Dataset entries
##########

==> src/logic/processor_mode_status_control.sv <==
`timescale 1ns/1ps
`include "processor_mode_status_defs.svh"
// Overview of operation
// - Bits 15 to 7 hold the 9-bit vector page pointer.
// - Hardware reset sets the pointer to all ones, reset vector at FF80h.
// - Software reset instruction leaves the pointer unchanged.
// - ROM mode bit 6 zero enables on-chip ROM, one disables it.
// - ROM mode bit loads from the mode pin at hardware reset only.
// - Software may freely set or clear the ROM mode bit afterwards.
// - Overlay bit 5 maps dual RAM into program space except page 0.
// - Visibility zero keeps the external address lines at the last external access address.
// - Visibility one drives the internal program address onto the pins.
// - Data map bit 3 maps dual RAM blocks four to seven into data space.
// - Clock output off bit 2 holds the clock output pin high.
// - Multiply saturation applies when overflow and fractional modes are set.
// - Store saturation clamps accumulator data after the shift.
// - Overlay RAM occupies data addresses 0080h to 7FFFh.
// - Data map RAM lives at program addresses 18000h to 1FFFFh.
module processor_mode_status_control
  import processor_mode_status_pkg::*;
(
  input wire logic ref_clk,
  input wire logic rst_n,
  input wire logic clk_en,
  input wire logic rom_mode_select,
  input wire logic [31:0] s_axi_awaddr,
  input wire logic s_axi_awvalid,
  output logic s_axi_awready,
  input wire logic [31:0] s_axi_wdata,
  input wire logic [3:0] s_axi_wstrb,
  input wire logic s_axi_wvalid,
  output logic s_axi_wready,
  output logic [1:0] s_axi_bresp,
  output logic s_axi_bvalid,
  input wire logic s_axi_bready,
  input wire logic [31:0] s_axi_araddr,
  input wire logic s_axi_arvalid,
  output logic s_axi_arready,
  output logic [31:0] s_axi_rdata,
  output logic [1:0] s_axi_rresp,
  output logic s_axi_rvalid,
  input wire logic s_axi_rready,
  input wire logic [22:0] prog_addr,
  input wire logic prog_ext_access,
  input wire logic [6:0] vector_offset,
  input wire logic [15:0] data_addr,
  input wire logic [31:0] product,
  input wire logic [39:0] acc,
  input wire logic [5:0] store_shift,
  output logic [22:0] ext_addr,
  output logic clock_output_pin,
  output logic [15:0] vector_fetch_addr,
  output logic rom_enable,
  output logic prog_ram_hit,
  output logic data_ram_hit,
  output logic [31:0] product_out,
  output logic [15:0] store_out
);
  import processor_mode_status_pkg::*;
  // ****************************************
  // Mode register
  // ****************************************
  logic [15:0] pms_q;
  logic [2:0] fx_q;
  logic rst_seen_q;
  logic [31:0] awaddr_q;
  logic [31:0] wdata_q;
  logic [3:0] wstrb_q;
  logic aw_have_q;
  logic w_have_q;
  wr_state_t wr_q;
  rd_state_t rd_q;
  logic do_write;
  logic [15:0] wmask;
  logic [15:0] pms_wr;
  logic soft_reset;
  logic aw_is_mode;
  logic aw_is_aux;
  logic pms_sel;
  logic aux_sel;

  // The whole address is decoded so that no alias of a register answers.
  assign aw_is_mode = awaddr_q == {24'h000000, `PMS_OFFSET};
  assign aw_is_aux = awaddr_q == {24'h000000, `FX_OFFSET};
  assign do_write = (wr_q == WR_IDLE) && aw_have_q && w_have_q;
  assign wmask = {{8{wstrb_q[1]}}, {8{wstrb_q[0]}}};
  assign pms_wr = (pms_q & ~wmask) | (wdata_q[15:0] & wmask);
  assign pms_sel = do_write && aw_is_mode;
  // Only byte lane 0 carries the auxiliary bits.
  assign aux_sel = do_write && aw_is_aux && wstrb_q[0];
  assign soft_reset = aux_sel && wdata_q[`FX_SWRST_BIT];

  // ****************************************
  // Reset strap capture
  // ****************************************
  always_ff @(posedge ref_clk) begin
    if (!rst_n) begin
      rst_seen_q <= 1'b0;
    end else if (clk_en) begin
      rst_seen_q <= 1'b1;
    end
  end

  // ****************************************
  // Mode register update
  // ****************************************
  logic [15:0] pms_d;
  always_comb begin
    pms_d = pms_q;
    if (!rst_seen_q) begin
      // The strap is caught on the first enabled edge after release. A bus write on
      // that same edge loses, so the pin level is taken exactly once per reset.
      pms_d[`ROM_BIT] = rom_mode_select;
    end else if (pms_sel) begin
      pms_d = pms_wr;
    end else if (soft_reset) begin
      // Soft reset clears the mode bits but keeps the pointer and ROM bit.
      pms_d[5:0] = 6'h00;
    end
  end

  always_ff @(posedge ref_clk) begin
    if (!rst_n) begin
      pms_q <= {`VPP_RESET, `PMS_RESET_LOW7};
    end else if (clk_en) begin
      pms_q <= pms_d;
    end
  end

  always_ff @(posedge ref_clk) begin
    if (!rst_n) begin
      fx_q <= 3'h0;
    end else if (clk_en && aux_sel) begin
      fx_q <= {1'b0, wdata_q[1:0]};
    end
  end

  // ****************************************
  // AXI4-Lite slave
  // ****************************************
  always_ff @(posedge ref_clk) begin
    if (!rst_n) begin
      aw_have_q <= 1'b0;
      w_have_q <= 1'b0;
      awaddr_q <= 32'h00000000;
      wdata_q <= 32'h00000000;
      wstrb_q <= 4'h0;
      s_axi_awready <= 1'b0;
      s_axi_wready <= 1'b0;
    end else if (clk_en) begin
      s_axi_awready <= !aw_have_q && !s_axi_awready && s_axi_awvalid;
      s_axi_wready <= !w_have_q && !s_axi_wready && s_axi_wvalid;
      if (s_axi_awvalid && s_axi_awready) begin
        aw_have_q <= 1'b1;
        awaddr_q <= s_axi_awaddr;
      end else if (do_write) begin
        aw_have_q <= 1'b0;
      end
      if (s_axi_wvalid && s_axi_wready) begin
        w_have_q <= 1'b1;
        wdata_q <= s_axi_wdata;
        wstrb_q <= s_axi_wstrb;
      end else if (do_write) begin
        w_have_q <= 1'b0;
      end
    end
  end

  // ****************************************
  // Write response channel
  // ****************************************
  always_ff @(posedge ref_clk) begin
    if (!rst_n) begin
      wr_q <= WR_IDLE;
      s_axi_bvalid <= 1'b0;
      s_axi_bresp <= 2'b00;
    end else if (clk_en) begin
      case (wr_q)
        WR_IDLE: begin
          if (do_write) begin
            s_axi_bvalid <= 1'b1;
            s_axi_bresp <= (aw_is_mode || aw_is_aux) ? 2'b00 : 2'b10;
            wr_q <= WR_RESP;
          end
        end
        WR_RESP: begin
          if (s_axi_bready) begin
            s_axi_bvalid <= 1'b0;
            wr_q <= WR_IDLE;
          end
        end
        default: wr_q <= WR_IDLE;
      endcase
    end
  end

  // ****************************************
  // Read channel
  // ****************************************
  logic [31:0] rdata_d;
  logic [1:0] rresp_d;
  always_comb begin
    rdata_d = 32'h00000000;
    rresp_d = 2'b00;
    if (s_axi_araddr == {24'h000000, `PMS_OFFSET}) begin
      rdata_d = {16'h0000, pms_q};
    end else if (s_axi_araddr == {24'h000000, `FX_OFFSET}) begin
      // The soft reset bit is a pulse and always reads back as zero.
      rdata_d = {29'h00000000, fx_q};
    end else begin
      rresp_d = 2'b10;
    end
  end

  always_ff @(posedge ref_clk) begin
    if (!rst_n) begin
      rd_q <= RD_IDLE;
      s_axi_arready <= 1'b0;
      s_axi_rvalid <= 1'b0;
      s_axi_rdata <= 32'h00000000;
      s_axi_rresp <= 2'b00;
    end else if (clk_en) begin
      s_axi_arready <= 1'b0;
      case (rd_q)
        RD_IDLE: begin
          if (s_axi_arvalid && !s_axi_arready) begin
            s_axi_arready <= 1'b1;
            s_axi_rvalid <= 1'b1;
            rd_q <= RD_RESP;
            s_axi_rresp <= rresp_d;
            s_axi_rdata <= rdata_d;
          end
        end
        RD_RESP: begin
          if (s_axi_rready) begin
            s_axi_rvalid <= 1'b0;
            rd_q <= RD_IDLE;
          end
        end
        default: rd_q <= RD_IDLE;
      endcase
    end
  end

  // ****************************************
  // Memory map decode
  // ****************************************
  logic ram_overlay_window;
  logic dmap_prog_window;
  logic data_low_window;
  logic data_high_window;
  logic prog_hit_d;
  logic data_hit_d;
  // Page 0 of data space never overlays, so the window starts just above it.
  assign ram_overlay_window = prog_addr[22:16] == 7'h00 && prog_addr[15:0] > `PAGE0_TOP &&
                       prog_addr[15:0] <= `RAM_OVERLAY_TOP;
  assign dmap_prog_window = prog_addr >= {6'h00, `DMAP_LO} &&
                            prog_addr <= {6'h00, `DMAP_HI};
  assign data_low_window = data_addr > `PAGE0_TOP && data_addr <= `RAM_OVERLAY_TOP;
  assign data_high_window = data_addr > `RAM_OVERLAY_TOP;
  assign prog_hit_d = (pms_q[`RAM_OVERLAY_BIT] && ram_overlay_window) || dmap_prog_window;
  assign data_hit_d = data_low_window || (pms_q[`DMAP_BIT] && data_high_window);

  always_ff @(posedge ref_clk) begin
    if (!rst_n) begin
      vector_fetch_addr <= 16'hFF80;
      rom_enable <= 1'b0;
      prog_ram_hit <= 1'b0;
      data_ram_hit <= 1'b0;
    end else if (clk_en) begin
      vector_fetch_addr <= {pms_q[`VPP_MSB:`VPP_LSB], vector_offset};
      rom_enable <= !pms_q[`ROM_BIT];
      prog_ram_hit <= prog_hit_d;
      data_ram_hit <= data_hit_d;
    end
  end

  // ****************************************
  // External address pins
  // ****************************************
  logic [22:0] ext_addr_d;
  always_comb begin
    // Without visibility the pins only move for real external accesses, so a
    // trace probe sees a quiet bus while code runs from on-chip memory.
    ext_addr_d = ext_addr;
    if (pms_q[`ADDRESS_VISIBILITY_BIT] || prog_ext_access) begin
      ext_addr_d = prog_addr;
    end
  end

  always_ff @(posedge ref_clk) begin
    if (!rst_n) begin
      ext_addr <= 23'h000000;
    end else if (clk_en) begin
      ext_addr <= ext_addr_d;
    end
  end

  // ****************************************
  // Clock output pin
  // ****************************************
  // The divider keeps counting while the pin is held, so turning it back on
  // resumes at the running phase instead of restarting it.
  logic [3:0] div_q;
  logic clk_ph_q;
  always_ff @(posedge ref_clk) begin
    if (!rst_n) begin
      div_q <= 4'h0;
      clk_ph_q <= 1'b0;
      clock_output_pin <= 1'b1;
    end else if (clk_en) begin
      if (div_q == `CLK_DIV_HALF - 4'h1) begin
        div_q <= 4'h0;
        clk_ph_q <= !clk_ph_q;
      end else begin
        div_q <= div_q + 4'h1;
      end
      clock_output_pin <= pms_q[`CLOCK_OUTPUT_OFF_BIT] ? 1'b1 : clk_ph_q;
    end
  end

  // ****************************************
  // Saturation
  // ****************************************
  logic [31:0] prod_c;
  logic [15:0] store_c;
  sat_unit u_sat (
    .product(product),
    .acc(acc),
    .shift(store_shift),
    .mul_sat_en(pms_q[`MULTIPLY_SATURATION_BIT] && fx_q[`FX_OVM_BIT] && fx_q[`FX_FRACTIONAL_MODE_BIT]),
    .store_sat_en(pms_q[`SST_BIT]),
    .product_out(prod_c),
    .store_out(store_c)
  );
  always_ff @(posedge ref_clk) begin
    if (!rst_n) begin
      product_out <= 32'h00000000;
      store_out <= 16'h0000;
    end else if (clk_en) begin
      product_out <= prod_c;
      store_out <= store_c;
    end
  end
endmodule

##########

PROBLEM DETAILS: Copy, please, exactly the lines that start at the first line of the data and end at the line containing "input wire logic [3:0]", both kept and no others.

EXERCISE ANSWER:
==> src/logic/processor_mode_status_control.sv <==
`timescale 1ns/1ps
`include "processor_mode_status_defs.svh"
// Overview of operation
// - Bits 15 to 7 hold the 9-bit vector page pointer.
// - Hardware reset sets the pointer to all ones, reset vector at FF80h.
// - Software reset instruction leaves the pointer unchanged.
// - ROM mode bit 6 zero enables on-chip ROM, one disables it.
// - ROM mode bit loads from the mode pin at hardware reset only.
// - Software may freely set or clear the ROM mode bit afterwards.
// - Overlay bit 5 maps dual RAM into program space except page 0.
// - Visibility zero keeps the external address lines at the last external access address.
// - Visibility one drives the internal program address onto the pins.
// - Data map bit 3 maps dual RAM blocks four to seven into data space.
// - Clock output off bit 2 holds the clock output pin high.
// - Multiply saturation applies when overflow and fractional modes are set.
// - Store saturation clamps accumulator data after the shift.
// - Overlay RAM occupies data addresses 0080h to 7FFFh.
// - Data map RAM lives at program addresses 18000h to 1FFFFh.
module processor_mode_status_control
  import processor_mode_status_pkg::*;
(
  input wire logic ref_clk,
  input wire logic rst_n,
  input wire logic clk_en,
  input wire logic rom_mode_select,
  input wire logic [31:0] s_axi_awaddr,
  input wire logic s_axi_awvalid,
  output logic s_axi_awready,
  input wire logic [31:0] s_axi_wdata,
  input wire logic [3:0] s_axi_wstrb,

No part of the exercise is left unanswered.